Contributed by: BariS, FreeTaxUSA Agent, Tax Pro
If you itemize your deductions, you may be eligible to deduct the State and Local Taxes (SALT) you paid during the year. While the deduction was previously capped at $10,000, the OBBBA temporarily raises the limit to $40,000 for tax years 2025 through 2028. You may be wondering how this change will impact your tax return.

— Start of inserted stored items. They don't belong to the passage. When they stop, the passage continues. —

Background: an optimization exercise with open tools, aiming at small area, a short achievable clock period and few clock cycles. Do not read the settings as production practice.
Function was checked by simulation only, so behaviour that the tests miss may differ from the original.
No activity file was given, so power comes from the tool's default toggle rates.

## run A
// scc_chinj
module scc_chinj (
    input  wire        clk,
    input  wire        rst,
    input  wire        start,
    input  wire        seed_load,
    input  wire [31:0] seed_in,
    input  wire [31:0] txlen,
    input  wire [31:0] window,
    output wire        ready,
    output wire        done,
    output wire [31:0] seed_out,
    output wire [31:0] nflip,
    input  wire        in_valid,
    output wire        in_ready,
    input  wire [31:0] in_data,
    output wire        out_valid,
    input  wire        out_ready,
    output wire [31:0] out_data
);
make LEC_CHECK=0 CAP_MARGIN=20 CORE_MARGIN=2 CORE_UTILIZATION=60 PLACE_DENSITY=0.7 SETUP_SLACK_MARGIN=2.5 SLEW_MARGIN=20 finish   # period 10.0 ns
run.sh (not shown) runs the stock make flow with config.mk's settings and CLKGATE_MAP_FILE= SYNTH_SCRIPT=/design/flow/synth_recipe.tcl, a recipe that flattens the netlist after the stock synthesis.
Run A finished end to end and its layout was clean on timing, DRC and antenna.
Testbench counts of run A, summed over its fixed seeds: cycles 13,330.
Here is what was changed in the inputs of run B compared with run A.
- SETUP_SLACK_MARGIN changed from 2.5 to 3
Notes after the runs:
Run A and run B ended up with nearly the same sequential share of layout area.
Run B vs. run A: wire length on met1 flat, minimum setup slack in the final design up 420 ps.
Compared with run A, in run B number of nets in the final layout +about 0.43%; final standard cell count with taps included and fillers excluded +16; area inside the core boundary ~0 delta; routed wire length -530 um; worst-case register-to-register setup slack +420 ps.
Sort run A and run B by proportion of power drawn by combinational gates, ascending, and run A comes first.
Via count of the first global-routing pass (run B vs. run A) increases slightly
Input changes introduced in run C (baseline for comparison: run B):
- changing PLACE_DENSITY from 0.7 to 0.8
- changing CORE_UTILIZATION from 60 to 70
Findings:
- Global-route usage: run C and run B compared, lower one is run B
- Comparing run C and run B, the lower worst setup slack after layout was measured on run C.
- Looking at total met3 wirelength after detailed routing across run C and run B, the one that comes out higher is run C.
- Run C vs. run B: wire length reported by the detailed router went up by about 2.7%; number of placement rows went down by about 8%; met1 track utilization from global routing went up by 6.4 points.
- Between run B and run C, combined buffer and inverter count along the critical path increased.
- Run C has worst hold slack above what run B had.
- In the tables for run C and run B, wire length on met2 reads lower with run B.
- Going from run B to run C, period utilization grows by 1.2 points.
- On routability congestion estimate: between run C and run B, it ends up higher for run C.
Background: an optimization exercise with open tools, aiming at small area and a short achievable clock period. Do not read the settings as production practice. The RTL was checked by simulation tests, not by an equivalence proof against the original design. Power and IR drop assume default switching activity.

Setup of the baseline:
// rlwe_rec
module rlwe_rec (
    input  wire         clk,
    input  wire         rst,         
    input  wire         in_valid,
    input  wire         in_mode,     
    input  wire [127:0] in_x,        
    input  wire         in_bit,      
    input  wire [7:0]   in_r,        
    output reg          out_valid,
    output reg  [7:0]   out_r,       
    output reg          out_key      
);
Size: roughly 1700 cells after synthesis, about 210 flip-flops, ~150 I/O pins, roughly 15000 sq um of cells after synthesis.
Settings: LEC_CHECK=0, CAP_MARGIN=20, CORE_MARGIN=2, CORE_UTILIZATION=65, CTS_BUF_LIST=sky130_fd_sc_hd__clkbuf_4, PLACE_DENSITY=0.75, SLEW_MARGIN=20; clock period 15.0 ns.
standard.sh (not shown) runs the stock make flow with config.mk's settings and CLKGATE_MAP_FILE= SYNTH_SCRIPT=/design/flow/synth_recipe.tcl, a recipe that flattens the netlist after the stock synthesis.
==> flow/flow/run.sh <==
#!/bin/bash
set -e
export BUFFER_PORTS_ARGS="-buffer_cell sky130_fd_sc_hd__buf_1"
export SETUP_SLACK_MARGIN=10.5
export CTS_ARGS="-sink_clustering_enable -repair_clock_nets -buf_list sky130_fd_sc_hd__clkbuf_4 -dont_use_dummy_load -sink_clustering_size 8 -sink_clustering_max_diameter 50"
{
  echo "BUFFER_PORTS_ARGS=$BUFFER_PORTS_ARGS"
  echo "SETUP_SLACK_MARGIN=$SETUP_SLACK_MARGIN"
  echo "CTS_ARGS=$CTS_ARGS"
} > run.log
bash standard.sh > standard.log 2>&1
echo "standard.sh finished" >> run.log
What the candidate does differently from the baseline at the input level:
==> flow/flow/run.sh <==
#!/bin/bash
set -e
export BUFFER_PORTS_ARGS="-buffer_cell sky130_fd_sc_hd__buf_1"
export SETUP_SLACK_MARGIN=10.75
export CTS_ARGS="-sink_clustering_enable -repair_clock_nets -buf_list sky130_fd_sc_hd__clkbuf_4 -dont_use_dummy_load"
echo "BUFFER_PORTS_ARGS=$BUFFER_PORTS_ARGS" > run.log
echo "SETUP_SLACK_MARGIN=$SETUP_SLACK_MARGIN" >> run.log
bash standard.sh > standard.log 2>&1
echo "standard.sh finished" >> run.log
==> comparison <==
Compared with the baseline, in the candidate number of stages on the worst setup path grew by 3; worst slack on hold paths increased 25 ps.
The baseline ended up with fewer cell instances than the candidate did.
Background: an optimization exercise with open tools, aiming at small area, a short achievable clock period and few clock cycles. Do not read the settings as production practice. In this exercise RTL edits were held to simulation tests only and were not proved equivalent to the original. Power figures rest on the tool's default switching activity, not on a simulated workload.

`flow/run.sh`:
```
#!/bin/bash
# synth_recipe.tcl (not shown) runs the flow's synth.tcl, then flattens the netlist and writes it again
# the make line also repeats each setting of config.mk as NAME=value (left out here)
make -C /OpenROAD-flow-scripts/flow DESIGN_CONFIG=/design/flow/config.mk WORK_HOME=/design/flow/orfs CLKGATE_MAP_FILE= SYNTH_SCRIPT=/design/flow/synth_recipe.tcl finish
```
`flow/config.mk`:
```
export PLATFORM = sky130hd
export DESIGN_NAME = sce_spu
export DESIGN_NICKNAME = sce_spu
export VERILOG_FILES = /design/flow/design.v
export SDC_FILE = /design/flow/constraint.sdc
export NUM_CORES = 4
export LEC_CHECK = 0
export CAP_MARGIN = 20
export CORE_MARGIN = 2
export CORE_UTILIZATION = 40
export PLACE_DENSITY = 0.6
export SLEW_MARGIN = 20
```
`flow/constraint.sdc`:
```
create_clock -name core_clock -period 11.0 [get_ports {clk}]
set_input_delay 2.2000 -clock core_clock [delete_from_list [all_inputs] [get_ports {clk}]]
set_output_delay 2.2000 -clock core_clock [all_outputs]
set_load 0.01 [all_outputs]
```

FreeTaxUSA software will apply the current limit when you prepare your return each year. We’ll ask questions about your personal situation to help determine whether you should itemize your deductions.
Things to consider
When thinking about the advantages and disadvantages of the increase in the SALT deduction limit, it’s important to understand:
- What taxes are included in the deduction
- How each tax type is calculated for the deduction
- How the new SALT deduction is applied
Taxes included in the SALT deduction and how each type is calculated
1. State and local income taxes.
Any of the following paid during the year of the tax return being prepared:
a. amounts shown as state and local tax withheld on your Form W-2 wages
b. estimated state and local income tax payments made during the year
c. payments made for prior year state and local income taxes
2. State and local general sales taxes
The amount may be calculated one of the following ways:
a. using the IRS-prepared optional sales tax tables
b. using the IRS-prepared Sales Tax Deduction Calculator
c. sales tax amounts paid on your actual expenses, calculated by adding up the sales tax amounts paid on your actual receipts (it’s a lot of work, and receipts are required).
3. State and local real property taxes (real property means land, including improvements such as buildings, that are attached to the land). These amounts can be found on the county treasurer’s website where the real property is located, or in your paid property tax billing statements. Sometimes the annual real property tax payments are shown on your IRS Form 1098.
4. State and local personal property taxes which are charged annually and based on the value of the personal property (such as a boat, trailer, or vehicle).
How the new limit is applied
If you’re itemizing deductions, here’s how to determine your SALT deduction:
Step 1: Choose the higher of these two options (you can’t use both)
- Item 1: State and local income taxes
- Item 2: General sales taxes
💡Note: FreeTaxUSA software will help you decide which gives you a bigger deduction.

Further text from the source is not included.